● **REQUIRED WORK**
Only lines that contain the string "without" should be returned from the material below.

● **LISTED RECORDS**
--------------------------------
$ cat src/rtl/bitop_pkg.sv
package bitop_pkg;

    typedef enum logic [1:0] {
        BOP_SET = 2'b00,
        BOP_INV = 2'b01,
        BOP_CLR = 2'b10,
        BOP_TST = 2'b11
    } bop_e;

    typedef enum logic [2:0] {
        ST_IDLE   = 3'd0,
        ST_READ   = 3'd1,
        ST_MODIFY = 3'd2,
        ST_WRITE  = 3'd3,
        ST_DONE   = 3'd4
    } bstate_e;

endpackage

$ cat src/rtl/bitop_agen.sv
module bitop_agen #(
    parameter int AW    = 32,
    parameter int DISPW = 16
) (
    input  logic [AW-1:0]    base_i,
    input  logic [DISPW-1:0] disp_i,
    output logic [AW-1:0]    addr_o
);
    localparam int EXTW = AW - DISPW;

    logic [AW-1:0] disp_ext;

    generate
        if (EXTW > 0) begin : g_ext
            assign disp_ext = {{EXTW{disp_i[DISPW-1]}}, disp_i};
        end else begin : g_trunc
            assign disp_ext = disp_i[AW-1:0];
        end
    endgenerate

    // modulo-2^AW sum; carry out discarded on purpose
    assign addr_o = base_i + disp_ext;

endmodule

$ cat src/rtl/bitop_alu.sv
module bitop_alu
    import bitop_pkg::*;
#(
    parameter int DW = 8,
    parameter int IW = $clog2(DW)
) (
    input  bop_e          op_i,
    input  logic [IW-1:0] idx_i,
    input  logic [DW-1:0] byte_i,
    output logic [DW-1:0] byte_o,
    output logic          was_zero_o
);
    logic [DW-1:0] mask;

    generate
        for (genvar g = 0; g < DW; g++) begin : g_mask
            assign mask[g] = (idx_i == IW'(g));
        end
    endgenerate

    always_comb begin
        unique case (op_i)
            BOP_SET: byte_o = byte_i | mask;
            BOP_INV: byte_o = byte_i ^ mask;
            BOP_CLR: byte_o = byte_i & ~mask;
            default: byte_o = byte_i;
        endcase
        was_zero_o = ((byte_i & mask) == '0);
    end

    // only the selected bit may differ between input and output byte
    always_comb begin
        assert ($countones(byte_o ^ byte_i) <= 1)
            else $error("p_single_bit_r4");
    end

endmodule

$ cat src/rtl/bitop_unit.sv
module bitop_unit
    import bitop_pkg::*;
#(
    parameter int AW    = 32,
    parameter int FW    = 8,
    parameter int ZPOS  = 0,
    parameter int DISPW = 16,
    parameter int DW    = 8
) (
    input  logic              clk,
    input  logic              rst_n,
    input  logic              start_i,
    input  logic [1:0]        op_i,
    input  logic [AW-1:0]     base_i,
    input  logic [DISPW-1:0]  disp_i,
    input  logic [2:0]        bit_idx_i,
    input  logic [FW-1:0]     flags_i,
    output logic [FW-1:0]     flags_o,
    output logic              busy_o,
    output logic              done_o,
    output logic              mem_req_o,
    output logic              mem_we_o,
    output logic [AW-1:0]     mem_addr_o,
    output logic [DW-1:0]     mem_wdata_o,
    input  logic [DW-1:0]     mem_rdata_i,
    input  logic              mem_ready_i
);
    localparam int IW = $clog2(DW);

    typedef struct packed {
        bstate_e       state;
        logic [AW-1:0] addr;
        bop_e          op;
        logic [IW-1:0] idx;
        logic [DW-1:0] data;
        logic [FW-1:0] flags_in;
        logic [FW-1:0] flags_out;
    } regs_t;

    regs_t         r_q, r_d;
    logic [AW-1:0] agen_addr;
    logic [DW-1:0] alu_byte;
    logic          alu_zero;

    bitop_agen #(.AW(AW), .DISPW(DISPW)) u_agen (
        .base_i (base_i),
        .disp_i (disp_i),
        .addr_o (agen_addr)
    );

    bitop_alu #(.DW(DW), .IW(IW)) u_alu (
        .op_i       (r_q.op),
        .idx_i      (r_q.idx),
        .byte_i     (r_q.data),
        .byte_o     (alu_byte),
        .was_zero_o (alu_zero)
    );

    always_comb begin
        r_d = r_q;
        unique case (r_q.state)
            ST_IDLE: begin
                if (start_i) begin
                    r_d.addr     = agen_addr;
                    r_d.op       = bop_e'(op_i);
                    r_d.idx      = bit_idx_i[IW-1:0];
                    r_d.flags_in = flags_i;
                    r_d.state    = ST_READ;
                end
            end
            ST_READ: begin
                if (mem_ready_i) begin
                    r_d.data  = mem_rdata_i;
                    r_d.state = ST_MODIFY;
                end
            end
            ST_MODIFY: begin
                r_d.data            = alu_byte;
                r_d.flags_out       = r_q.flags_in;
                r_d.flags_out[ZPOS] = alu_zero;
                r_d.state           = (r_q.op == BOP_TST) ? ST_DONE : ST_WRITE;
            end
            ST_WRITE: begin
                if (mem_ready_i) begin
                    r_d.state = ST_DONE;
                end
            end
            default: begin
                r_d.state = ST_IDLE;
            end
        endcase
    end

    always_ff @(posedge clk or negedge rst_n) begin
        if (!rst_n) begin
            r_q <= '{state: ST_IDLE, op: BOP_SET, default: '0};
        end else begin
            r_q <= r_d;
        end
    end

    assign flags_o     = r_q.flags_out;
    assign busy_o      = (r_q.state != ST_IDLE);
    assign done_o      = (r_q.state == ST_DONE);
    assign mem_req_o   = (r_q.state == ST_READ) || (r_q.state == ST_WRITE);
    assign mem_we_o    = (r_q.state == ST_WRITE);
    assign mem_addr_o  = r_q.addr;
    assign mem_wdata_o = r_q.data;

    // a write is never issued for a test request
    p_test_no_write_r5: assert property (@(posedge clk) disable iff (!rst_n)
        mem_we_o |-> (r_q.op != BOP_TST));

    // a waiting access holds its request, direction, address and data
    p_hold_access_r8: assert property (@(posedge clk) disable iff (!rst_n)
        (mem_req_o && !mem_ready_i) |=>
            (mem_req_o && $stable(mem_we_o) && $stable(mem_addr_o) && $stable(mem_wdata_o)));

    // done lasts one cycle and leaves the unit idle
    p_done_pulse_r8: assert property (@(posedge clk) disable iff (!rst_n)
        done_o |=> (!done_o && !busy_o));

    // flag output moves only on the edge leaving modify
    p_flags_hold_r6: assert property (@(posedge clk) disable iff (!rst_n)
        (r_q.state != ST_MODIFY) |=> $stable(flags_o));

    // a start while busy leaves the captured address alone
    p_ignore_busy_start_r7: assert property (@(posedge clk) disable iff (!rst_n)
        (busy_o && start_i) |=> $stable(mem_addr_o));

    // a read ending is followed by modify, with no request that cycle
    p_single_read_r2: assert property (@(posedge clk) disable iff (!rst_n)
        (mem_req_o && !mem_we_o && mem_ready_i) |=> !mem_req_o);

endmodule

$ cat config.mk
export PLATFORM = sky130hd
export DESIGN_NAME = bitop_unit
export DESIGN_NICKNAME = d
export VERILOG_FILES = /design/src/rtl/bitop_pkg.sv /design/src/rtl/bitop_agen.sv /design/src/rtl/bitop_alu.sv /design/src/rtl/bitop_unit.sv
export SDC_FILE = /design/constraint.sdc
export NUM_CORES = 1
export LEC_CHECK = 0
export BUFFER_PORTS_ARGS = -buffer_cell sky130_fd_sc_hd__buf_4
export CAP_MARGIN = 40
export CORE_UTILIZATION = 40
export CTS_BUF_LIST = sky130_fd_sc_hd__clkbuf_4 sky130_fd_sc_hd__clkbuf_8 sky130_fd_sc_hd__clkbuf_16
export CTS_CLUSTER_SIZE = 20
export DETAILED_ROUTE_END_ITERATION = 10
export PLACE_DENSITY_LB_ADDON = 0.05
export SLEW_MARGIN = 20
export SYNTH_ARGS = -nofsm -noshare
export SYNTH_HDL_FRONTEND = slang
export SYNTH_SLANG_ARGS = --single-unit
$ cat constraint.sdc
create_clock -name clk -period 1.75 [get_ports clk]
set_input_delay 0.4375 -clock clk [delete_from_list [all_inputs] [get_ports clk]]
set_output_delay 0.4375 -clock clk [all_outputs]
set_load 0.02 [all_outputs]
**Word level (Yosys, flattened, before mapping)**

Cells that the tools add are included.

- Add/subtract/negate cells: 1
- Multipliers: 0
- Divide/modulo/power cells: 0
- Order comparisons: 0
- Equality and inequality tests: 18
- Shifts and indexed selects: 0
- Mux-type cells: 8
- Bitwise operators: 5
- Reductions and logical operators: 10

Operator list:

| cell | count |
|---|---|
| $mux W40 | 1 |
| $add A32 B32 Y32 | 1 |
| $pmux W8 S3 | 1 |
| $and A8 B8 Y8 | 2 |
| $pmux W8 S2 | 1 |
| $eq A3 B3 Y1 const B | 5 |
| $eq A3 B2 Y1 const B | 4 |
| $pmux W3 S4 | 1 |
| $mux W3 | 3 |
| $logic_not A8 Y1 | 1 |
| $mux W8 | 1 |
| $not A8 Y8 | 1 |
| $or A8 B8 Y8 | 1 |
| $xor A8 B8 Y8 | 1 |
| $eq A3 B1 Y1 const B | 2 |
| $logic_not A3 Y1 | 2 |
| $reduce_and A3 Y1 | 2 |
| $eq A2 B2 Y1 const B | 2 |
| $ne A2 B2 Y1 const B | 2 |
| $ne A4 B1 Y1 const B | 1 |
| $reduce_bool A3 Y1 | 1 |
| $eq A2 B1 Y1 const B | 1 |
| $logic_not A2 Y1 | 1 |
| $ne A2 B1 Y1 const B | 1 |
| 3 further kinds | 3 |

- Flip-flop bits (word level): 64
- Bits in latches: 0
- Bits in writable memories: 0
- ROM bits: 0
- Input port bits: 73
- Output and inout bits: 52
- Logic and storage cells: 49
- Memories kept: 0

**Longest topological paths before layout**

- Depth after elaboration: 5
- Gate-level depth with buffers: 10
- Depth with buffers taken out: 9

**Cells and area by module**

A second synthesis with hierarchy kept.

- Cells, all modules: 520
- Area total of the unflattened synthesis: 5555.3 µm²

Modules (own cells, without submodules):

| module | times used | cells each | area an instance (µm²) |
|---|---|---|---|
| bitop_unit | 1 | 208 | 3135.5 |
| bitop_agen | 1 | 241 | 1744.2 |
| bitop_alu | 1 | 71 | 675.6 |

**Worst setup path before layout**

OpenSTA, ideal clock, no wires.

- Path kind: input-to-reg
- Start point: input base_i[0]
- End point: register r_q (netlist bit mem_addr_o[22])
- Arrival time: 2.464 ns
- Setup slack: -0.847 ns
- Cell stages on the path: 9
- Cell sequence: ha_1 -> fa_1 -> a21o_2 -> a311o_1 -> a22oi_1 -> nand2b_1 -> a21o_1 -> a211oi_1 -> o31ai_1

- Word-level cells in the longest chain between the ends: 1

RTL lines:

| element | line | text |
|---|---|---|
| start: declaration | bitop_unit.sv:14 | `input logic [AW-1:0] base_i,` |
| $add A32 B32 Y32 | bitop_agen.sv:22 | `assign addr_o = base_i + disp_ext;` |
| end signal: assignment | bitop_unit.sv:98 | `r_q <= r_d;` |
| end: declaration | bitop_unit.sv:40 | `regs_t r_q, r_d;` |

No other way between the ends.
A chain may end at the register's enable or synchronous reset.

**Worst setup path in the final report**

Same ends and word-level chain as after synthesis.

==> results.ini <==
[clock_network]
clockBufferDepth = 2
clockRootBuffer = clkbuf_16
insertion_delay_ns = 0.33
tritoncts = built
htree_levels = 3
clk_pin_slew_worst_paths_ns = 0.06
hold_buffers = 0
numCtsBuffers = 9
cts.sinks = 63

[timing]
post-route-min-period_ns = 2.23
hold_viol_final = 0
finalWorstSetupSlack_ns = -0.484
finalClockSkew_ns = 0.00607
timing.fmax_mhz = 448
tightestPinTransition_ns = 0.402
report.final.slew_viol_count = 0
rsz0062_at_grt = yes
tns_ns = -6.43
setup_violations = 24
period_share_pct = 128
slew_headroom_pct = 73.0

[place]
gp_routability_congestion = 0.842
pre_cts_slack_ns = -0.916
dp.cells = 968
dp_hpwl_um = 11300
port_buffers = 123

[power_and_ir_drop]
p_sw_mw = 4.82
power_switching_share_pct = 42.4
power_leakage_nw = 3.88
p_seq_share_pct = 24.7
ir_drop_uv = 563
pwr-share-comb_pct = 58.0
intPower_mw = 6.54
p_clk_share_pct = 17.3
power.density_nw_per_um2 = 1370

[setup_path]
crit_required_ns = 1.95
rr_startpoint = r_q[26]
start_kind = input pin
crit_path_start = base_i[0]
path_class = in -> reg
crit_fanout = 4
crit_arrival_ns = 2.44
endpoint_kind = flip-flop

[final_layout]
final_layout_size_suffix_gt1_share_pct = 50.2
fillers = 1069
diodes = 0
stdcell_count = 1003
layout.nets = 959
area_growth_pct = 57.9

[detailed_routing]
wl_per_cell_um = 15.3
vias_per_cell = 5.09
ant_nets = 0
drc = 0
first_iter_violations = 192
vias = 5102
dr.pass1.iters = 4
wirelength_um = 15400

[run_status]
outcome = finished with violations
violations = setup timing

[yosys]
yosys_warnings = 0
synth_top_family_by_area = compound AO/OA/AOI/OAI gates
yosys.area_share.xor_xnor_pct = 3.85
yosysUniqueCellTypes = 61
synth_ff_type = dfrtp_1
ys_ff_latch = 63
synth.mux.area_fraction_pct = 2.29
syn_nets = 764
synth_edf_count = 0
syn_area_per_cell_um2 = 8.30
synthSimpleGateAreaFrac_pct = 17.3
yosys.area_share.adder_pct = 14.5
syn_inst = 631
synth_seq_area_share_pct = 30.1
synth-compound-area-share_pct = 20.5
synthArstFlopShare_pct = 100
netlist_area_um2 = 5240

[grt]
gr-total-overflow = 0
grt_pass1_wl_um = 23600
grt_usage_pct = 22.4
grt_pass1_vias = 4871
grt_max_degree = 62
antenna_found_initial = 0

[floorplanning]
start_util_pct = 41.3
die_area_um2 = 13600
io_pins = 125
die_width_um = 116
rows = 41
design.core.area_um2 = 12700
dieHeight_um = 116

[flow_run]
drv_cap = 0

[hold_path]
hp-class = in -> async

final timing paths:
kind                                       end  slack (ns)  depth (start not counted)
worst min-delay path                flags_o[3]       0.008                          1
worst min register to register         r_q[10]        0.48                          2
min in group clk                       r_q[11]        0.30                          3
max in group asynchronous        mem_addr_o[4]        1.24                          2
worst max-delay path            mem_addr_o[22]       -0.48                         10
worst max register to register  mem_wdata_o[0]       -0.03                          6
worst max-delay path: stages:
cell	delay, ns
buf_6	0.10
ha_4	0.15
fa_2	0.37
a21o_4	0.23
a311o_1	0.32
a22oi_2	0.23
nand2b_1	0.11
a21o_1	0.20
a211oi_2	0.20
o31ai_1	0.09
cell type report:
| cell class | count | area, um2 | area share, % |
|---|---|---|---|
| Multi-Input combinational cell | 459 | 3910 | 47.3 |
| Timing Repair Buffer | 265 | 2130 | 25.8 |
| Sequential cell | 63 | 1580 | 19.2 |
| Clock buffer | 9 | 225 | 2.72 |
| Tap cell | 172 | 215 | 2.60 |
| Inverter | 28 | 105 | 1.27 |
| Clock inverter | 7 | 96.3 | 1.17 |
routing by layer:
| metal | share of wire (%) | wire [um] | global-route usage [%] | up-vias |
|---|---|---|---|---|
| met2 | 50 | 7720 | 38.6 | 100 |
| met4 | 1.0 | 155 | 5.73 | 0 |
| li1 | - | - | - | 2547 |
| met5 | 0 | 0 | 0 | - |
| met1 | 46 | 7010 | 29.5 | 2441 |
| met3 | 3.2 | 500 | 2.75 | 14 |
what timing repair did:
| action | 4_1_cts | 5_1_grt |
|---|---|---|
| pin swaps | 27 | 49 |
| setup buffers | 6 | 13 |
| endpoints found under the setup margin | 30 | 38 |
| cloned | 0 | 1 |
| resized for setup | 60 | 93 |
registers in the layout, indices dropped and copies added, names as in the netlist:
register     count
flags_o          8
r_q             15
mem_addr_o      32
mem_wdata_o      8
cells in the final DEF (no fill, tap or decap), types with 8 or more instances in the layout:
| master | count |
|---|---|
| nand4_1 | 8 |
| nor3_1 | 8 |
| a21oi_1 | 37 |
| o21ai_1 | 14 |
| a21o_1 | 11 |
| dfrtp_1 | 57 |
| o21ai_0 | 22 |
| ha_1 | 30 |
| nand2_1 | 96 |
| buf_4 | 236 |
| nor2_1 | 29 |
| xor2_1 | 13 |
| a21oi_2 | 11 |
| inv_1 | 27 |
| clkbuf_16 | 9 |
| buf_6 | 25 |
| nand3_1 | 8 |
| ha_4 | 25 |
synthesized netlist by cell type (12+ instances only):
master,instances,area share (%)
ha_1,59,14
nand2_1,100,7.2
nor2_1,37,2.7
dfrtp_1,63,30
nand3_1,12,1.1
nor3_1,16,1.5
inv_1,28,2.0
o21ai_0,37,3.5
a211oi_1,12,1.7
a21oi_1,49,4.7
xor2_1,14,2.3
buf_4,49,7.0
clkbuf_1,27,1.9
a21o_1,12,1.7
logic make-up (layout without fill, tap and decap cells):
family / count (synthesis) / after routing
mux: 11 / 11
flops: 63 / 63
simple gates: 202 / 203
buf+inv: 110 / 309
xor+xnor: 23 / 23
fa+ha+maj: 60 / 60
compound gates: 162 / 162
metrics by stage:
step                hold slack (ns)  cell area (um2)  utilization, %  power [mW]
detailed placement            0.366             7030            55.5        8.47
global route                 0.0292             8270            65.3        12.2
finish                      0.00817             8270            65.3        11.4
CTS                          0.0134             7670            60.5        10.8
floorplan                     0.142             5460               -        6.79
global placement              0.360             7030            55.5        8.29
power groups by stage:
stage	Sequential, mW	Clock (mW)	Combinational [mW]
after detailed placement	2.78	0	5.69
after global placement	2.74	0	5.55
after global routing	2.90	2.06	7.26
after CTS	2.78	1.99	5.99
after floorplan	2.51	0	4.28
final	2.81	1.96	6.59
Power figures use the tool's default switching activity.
--------------------------------
● **ANSWER**
Modules (own cells, without submodules):
logic make-up (layout without fill, tap and decap cells):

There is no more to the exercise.